Não teríamos tanto a aprender desta sabedoria acalentada com cuidado e enternecimento ao longo de bilhões de anos e entranhada nos sutis meandros da Criação? Se, por um lado, o presente se nos afigura como o ponto fulcral de nossa existência histórica, por outro, o futuro se nos descortina como perspectiva privilegiada a partir da qual assumir nossas decisões e atitudes no presente.
Sobretudo a partir dos estudos recentes da Física Quântica e da Neurociência, aprendemos que se faz necessário recuperar: a prioridade do futuro sobre o passado, na concepção do tempo; e a prioridade da potencialidade sobre o real, no conceito de realidade. Pois, na verdade, é o futuro que acorda as potencialidades adormecidas do passado e não o contrário. Da mesma forma, o que chamamos de real se revela apenas como uma entre tantas possíveis realizações, embora essa concretização seja consistente.
Por esta razão, não se abraça o presente unicamente em função de um heróico e ascético amor facti. Assume-se o presente enquanto possibilidade única de transcendê-lo na direção de um futuro alternativo. Mas esta superação se dá a partir de dentro. Isto significa potenciar ao máximo suas reais e intrínsecas virtualidades visando um futuro de possibilidades inauditas.
Não queremos minimizar o valor do presente e do passado, muito menos enfraquecer a consistência de ambos. Queremos salientar, no entanto, que não existe maneira melhor de se recuperar o passado e o presente que reconsiderá-los a partir de suas potencialidades adormecidas e, portanto, forjando as condições para que elas possam ser recriadas, com vistas a um futuro inusitado. A consistência do real revela-se na consciência da imprescindibilidade de se abraçar o aqui e agora como possibilidade única de, resgatando o passado, propiciar a emergência do futuro.
Fomos demasiadamente habituados a conceber Deus como o fundamento estático de todas as coisas, circunscrevendo-o quase que exclusivamente ao passado. Consequentemente, o passado passou a ser considerado como determinante do presente e do futuro. Nós modernos, particularmente, construímos grandes sistemas no interior dos quais, o presente se revelou condicionado pelo passado, e o futuro visto como algo programado, previsto. Deste modo, o futuro se revelou destituído de toda e qualquer ulterioridade.
Neste novo horizonte de compreensão, Deus se revela como a fonte de onde promana todas as possibilidades e, ao mesmo tempo, como a origem de todo o tempo a partir da dinamicidade própria do futuro.
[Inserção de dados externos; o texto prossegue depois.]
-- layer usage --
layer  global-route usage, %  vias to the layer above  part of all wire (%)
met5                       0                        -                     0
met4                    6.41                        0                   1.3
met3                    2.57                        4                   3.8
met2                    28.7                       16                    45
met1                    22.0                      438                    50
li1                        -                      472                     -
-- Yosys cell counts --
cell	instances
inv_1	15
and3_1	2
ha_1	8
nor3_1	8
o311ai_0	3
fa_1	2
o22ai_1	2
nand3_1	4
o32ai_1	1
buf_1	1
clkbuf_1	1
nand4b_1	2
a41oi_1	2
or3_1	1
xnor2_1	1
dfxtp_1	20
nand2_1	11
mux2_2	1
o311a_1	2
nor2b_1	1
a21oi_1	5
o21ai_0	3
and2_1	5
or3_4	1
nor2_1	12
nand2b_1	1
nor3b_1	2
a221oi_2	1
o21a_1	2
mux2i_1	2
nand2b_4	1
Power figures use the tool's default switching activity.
## config.mk

```make
export PLATFORM = sky130hd
export DESIGN_NAME = top_k_rx_deserializer_flat
export DESIGN_NICKNAME = d
export VERILOG_FILES = /design/src/rtl/top_k_rx_deserializer_pkg.sv /design/src/rtl/top_k_rx_deserializer_if.sv /design/src/rtl/top_k_rx_deserializer_keep_decode.sv /design/src/rtl/top_k_rx_deserializer.sv /design/src/flat_wrapper.sv
export SDC_FILE = /design/constraint.sdc
export NUM_CORES = 1
export LEC_CHECK = 0
export ABC_CLOCK_PERIOD_IN_PS = 24500
export BUFFER_PORTS_ARGS = -buffer_cell sky130_fd_sc_hd__buf_2
export CORE_AREA = 2 2 256 258
export DETAILED_ROUTE_END_ITERATION = 8
export DIE_AREA = 0 0 258 260
export GPL_ROUTABILITY_DRIVEN = 0
export PLACE_DENSITY = 0.85
export SLEW_MARGIN = 40
export SYNTH_ARGS = -nofsm -noshare
export SYNTH_HDL_FRONTEND = slang
export SYNTH_SLANG_ARGS = --single-unit
```

## constraint.sdc

```tcl
create_clock -name clk -period 24.5 [get_ports clk]
set_clock_uncertainty 0.15 [all_clocks]
set_input_delay 6.125 -clock clk [delete_from_list [all_inputs] [get_ports clk]]
set_output_delay 6.125 -clock clk [all_outputs]
set_load 0.01 [all_outputs]
```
Ao invés, portanto, de insistirmos em interpretar o Deus bíblico como a determinação de todo o real, talvez fosse o caso de concebê-lo como a “possibilização máxima do possível”. Um Deus paciente que respeita e acompanha o ritmo natural do inteiro cosmos e de cada criatura, o tempo da humanidade e de cada pessoa humana.
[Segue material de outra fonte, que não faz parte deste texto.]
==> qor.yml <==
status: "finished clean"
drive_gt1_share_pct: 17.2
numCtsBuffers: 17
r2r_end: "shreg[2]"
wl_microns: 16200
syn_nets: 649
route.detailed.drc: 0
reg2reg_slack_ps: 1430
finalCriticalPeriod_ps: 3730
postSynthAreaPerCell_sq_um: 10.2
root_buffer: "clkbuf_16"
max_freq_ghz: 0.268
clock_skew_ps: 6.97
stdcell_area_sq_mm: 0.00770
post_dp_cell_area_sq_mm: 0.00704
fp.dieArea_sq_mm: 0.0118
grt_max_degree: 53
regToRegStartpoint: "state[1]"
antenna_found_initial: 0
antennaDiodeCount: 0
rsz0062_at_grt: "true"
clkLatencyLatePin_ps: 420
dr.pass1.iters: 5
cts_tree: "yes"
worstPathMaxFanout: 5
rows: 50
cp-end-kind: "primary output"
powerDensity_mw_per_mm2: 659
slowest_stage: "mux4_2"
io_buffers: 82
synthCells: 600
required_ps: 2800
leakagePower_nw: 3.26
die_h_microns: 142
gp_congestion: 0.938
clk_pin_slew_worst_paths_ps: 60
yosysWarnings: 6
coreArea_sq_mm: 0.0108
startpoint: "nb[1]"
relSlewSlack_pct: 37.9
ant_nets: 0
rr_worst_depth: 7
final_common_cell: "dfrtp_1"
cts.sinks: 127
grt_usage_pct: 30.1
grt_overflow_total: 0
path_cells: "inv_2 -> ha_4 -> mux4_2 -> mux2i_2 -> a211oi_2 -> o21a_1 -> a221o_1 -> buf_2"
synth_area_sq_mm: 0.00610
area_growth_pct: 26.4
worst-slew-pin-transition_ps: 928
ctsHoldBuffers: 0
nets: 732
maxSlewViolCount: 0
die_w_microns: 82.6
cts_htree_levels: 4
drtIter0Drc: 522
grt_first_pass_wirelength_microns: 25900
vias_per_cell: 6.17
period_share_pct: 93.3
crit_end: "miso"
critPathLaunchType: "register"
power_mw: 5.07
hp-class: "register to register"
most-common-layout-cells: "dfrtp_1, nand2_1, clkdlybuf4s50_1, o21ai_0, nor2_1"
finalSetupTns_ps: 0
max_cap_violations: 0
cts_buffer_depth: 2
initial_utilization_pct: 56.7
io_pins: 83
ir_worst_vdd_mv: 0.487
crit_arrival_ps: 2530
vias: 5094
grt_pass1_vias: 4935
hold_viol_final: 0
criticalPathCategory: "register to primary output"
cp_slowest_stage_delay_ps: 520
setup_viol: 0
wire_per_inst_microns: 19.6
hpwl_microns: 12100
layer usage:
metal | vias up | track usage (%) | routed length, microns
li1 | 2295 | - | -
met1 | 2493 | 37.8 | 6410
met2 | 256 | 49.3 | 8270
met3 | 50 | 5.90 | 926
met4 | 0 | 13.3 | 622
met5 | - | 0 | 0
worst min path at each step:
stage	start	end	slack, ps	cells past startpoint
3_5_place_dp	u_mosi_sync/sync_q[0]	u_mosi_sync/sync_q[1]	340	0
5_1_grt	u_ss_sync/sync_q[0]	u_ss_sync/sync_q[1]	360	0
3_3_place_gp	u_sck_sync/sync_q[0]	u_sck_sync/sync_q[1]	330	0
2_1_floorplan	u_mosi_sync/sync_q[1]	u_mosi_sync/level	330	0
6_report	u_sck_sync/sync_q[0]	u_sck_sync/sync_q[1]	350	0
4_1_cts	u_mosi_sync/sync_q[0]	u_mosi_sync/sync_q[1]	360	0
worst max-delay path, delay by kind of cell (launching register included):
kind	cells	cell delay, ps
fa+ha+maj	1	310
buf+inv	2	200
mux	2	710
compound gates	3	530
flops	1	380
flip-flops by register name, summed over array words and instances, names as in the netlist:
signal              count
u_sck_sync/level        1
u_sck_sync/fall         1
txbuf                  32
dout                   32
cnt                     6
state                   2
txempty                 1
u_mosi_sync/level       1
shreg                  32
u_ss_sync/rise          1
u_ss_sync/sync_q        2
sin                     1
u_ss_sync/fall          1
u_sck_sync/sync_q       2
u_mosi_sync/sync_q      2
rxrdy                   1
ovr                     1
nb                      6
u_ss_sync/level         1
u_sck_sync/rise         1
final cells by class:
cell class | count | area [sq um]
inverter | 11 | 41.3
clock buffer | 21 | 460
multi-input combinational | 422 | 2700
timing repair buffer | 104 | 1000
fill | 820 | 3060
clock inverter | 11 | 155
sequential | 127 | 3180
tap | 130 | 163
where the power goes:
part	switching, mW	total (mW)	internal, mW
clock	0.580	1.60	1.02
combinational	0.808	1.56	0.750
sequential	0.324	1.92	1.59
## src/rtl/sr_input_pkg.sv

```systemverilog
// sr_input_pkg
// Shared definitions for the push-button conditioning logic that feeds
// sr_latch: the per-channel debounce FSM state encoding and the default
// debounce parameters.
//   LOW       - debounced level is 0 and the synchronised input agrees
//   WAIT_HIGH - input went high, counting stable cycles before accepting
//   HIGH      - debounced level is 1 and the synchronised input agrees
//   WAIT_LOW  - input went low, counting stable cycles before accepting
package sr_input_pkg;

  typedef enum logic [1:0] {
    LOW       = 2'd0,
    WAIT_HIGH = 2'd1,
    HIGH      = 2'd2,
    WAIT_LOW  = 2'd3
  } db_state_e;

  localparam int DEFAULT_DEBOUNCE_CYCLES = 50000;
  localparam int DEFAULT_CNT_W           = 16;

endpackage

```

## src/rtl/debounce_ch.sv

```systemverilog
// debounce_ch
// One button channel: 2-flop synchroniser, a debounce FSM with a stable-level
// register and a cycle counter. A level change is accepted only after the
// synchronised input has differed from the stable level for DEBOUNCE_CYCLES
// consecutive edges; any return to the old level restarts the count.
// Ports:
//   clk, rst_n - clock and asynchronous active-low reset
//   raw_in     - raw button input, asynchronous to clk
//   level      - debounced level (registered)
//   rise, fall - combinational, high during the cycle whose closing edge
//                flips level up / down, so a consumer registering on that
//                same edge lines up with the level change
module debounce_ch
  import sr_input_pkg::*;
#(
  parameter int DEBOUNCE_CYCLES = DEFAULT_DEBOUNCE_CYCLES,
  parameter int CNT_W           = DEFAULT_CNT_W
) (
  input  logic clk,
  input  logic rst_n,
  input  logic raw_in,
  output logic level,
  output logic rise,
  output logic fall
);

  localparam logic [CNT_W-1:0] CNT_LAST = CNT_W'(DEBOUNCE_CYCLES - 1);
  localparam logic [CNT_W-1:0] CNT_ONE  = CNT_W'(1);

  logic            sync1_q, sync1_d;
  logic            sync2_q, sync2_d;
  logic            stable_q, stable_d;
  logic [CNT_W-1:0] cnt_q, cnt_d;
  db_state_e       state_q, state_d;

  always_ff @(posedge clk or negedge rst_n) begin
    if (!rst_n) begin
      sync1_q  <= 1'b0;
      sync2_q  <= 1'b0;
      stable_q <= 1'b0;
      cnt_q    <= '0;
      state_q  <= LOW;
    end else begin
      sync1_q  <= sync1_d;
      sync2_q  <= sync2_d;
      stable_q <= stable_d;
      cnt_q    <= cnt_d;
      state_q  <= state_d;
    end
  end

  // Counter is zero outside the WAIT states, so it defaults to 0 and is only
  // loaded where a count is in progress.
  always_comb begin
    sync1_d  = raw_in;
    sync2_d  = sync1_q;
    stable_d = stable_q;
    cnt_d    = '0;
    state_d  = state_q;
    rise     = 1'b0;
    fall     = 1'b0;
    case (state_q)
      LOW: begin
        if (sync2_q != stable_q) begin
          state_d = WAIT_HIGH;
          cnt_d   = CNT_ONE;
        end
      end
      HIGH: begin
        if (sync2_q != stable_q) begin
          state_d = WAIT_LOW;
          cnt_d   = CNT_ONE;
        end
      end
      WAIT_HIGH: begin
        if (sync2_q == stable_q) begin
          state_d = LOW;
        end else if (cnt_q == CNT_LAST) begin
          stable_d = 1'b1;
          state_d  = HIGH;
          rise     = 1'b1;
        end else begin
          cnt_d = cnt_q + CNT_ONE;
        end
      end
      WAIT_LOW: begin
        if (sync2_q == stable_q) begin
          state_d = HIGH;
        end else if (cnt_q == CNT_LAST) begin
          stable_d = 1'b0;
          state_d  = LOW;
          fall     = 1'b1;
        end else begin
          cnt_d = cnt_q + CNT_ONE;
        end
      end
      default: begin
        state_d = LOW;
      end
    endcase
  end

  assign level = stable_q;

endmodule

```

## src/rtl/sr_button_conditioner.sv

```systemverilog
// sr_button_conditioner
// Turns the raw set and reset push buttons into clean one-cycle S/R pulses
// for sr_latch. Each button is debounced by a debounce_ch instance; a pulse
// is issued only on a debounced press, and only when the other button's
// debounced level is low after the same edge, so S and R are never high
// together. Suppressed presses raise conflict for one cycle.
// Ports:
//   clk, rst_n             - clock and asynchronous active-low reset
//   set_btn, reset_btn     - raw buttons, active high, asynchronous
//   S, R                   - one-cycle set / reset pulses to sr_latch
//   set_level, reset_level - debounced button levels
//   conflict               - one-cycle flag for a suppressed press
module sr_button_conditioner
  import sr_input_pkg::*;
#(
  parameter int DEBOUNCE_CYCLES = DEFAULT_DEBOUNCE_CYCLES,
  parameter int CNT_W           = DEFAULT_CNT_W
) (
  input  logic clk,
  input  logic rst_n,
  input  logic set_btn,
  input  logic reset_btn,
  output logic S,
  output logic R,
  output logic set_level,
  output logic reset_level,
  output logic conflict
);

  logic set_rise, set_fall;
  logic reset_rise, reset_fall;
  logic set_level_next, reset_level_next;
  logic s_q, s_d;
  logic r_q, r_d;
  logic conflict_q, conflict_d;

  debounce_ch #(
    .DEBOUNCE_CYCLES(DEBOUNCE_CYCLES),
    .CNT_W          (CNT_W)
  ) u_set_ch (
    .clk   (clk),
    .rst_n (rst_n),
    .raw_in(set_btn),
    .level (set_level),
    .rise  (set_rise),
    .fall  (set_fall)
  );

  debounce_ch #(
    .DEBOUNCE_CYCLES(DEBOUNCE_CYCLES),
    .CNT_W          (CNT_W)
  ) u_reset_ch (
    .clk   (clk),
    .rst_n (rst_n),
    .raw_in(reset_btn),
    .level (reset_level),
    .rise  (reset_rise),
    .fall  (reset_fall)
  );

  // Arbitration looks at each channel's level as it will be after this edge,
  // so a simultaneous rise on the other channel blocks the pulse while a
  // simultaneous fall on the other channel lets it through.
  always_comb begin
    set_level_next   = set_level ^ (set_rise | set_fall);
    reset_level_next = reset_level ^ (reset_rise | reset_fall);
    s_d        = set_rise & ~reset_level_next;
    r_d        = reset_rise & ~set_level_next;
    conflict_d = (set_rise & reset_level_next) | (reset_rise & set_level_next);
  end

  always_ff @(posedge clk or negedge rst_n) begin
    if (!rst_n) begin
      s_q        <= 1'b0;
      r_q        <= 1'b0;
      conflict_q <= 1'b0;
    end else begin
      s_q        <= s_d;
      r_q        <= r_d;
      conflict_q <= conflict_d;
    end
  end

  assign S        = s_q;
  assign R        = r_q;
  assign conflict = conflict_q;

endmodule

```

## config.mk

```make
export PLATFORM = sky130hd
export DESIGN_NAME = sr_button_conditioner
export DESIGN_NICKNAME = d
export VERILOG_FILES = /design/src/rtl/sr_input_pkg.sv /design/src/rtl/debounce_ch.sv /design/src/rtl/sr_button_conditioner.sv
export SDC_FILE = /design/constraint.sdc
export NUM_CORES = 1
export LEC_CHECK = 0
export BUFFER_PORTS_ARGS = -buffer_cell sky130_fd_sc_hd__buf_2
export CAP_MARGIN = 20
export CORE_ASPECT_RATIO = 1.5
export CORE_MARGIN = 2
export CORE_UTILIZATION = 40
export CTS_CLUSTER_SIZE = 12
export DETAILED_ROUTE_END_ITERATION = 7
export GPL_TIMING_DRIVEN = 0
export PLACE_DENSITY_LB_ADDON = 0.05
export SLEW_MARGIN = 20
export SYNTH_ARGS = -nofsm -noshare
export SYNTH_HDL_FRONTEND = slang
export SYNTH_SLANG_ARGS = --single-unit
```

## constraint.sdc

```tcl
create_clock -name clk -period 2.6 [get_ports clk]
set_input_delay 0.13 -clock clk [delete_from_list [all_inputs] [get_ports clk]]
set_output_delay 0.13 -clock clk [all_outputs]
set_load 0.02 [all_outputs]
```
Sua paciência não é sintoma de indiferença ou de passividade. Ele é o primeiro a se engajar no processo lento, porém eficaz, de transformação e, portanto, de plenificação de cada criatura e da inteira criação. E esta atitude é expressão da peculiar condescendência oriunda da solidariedade e gratuidade singulares do nosso Deus que, em Jesus Cristo, se nos revelou como Mistério de comunhão entre os divinos três: Pai e Filho e Espírito Santo.
Só assim poderemos compreender, de fato, o devir como o princípio estruturador da inteira realidade, que faz dela uma complexa teia, vale dizer, um contínuo processo incompleto porque em vias de completamento.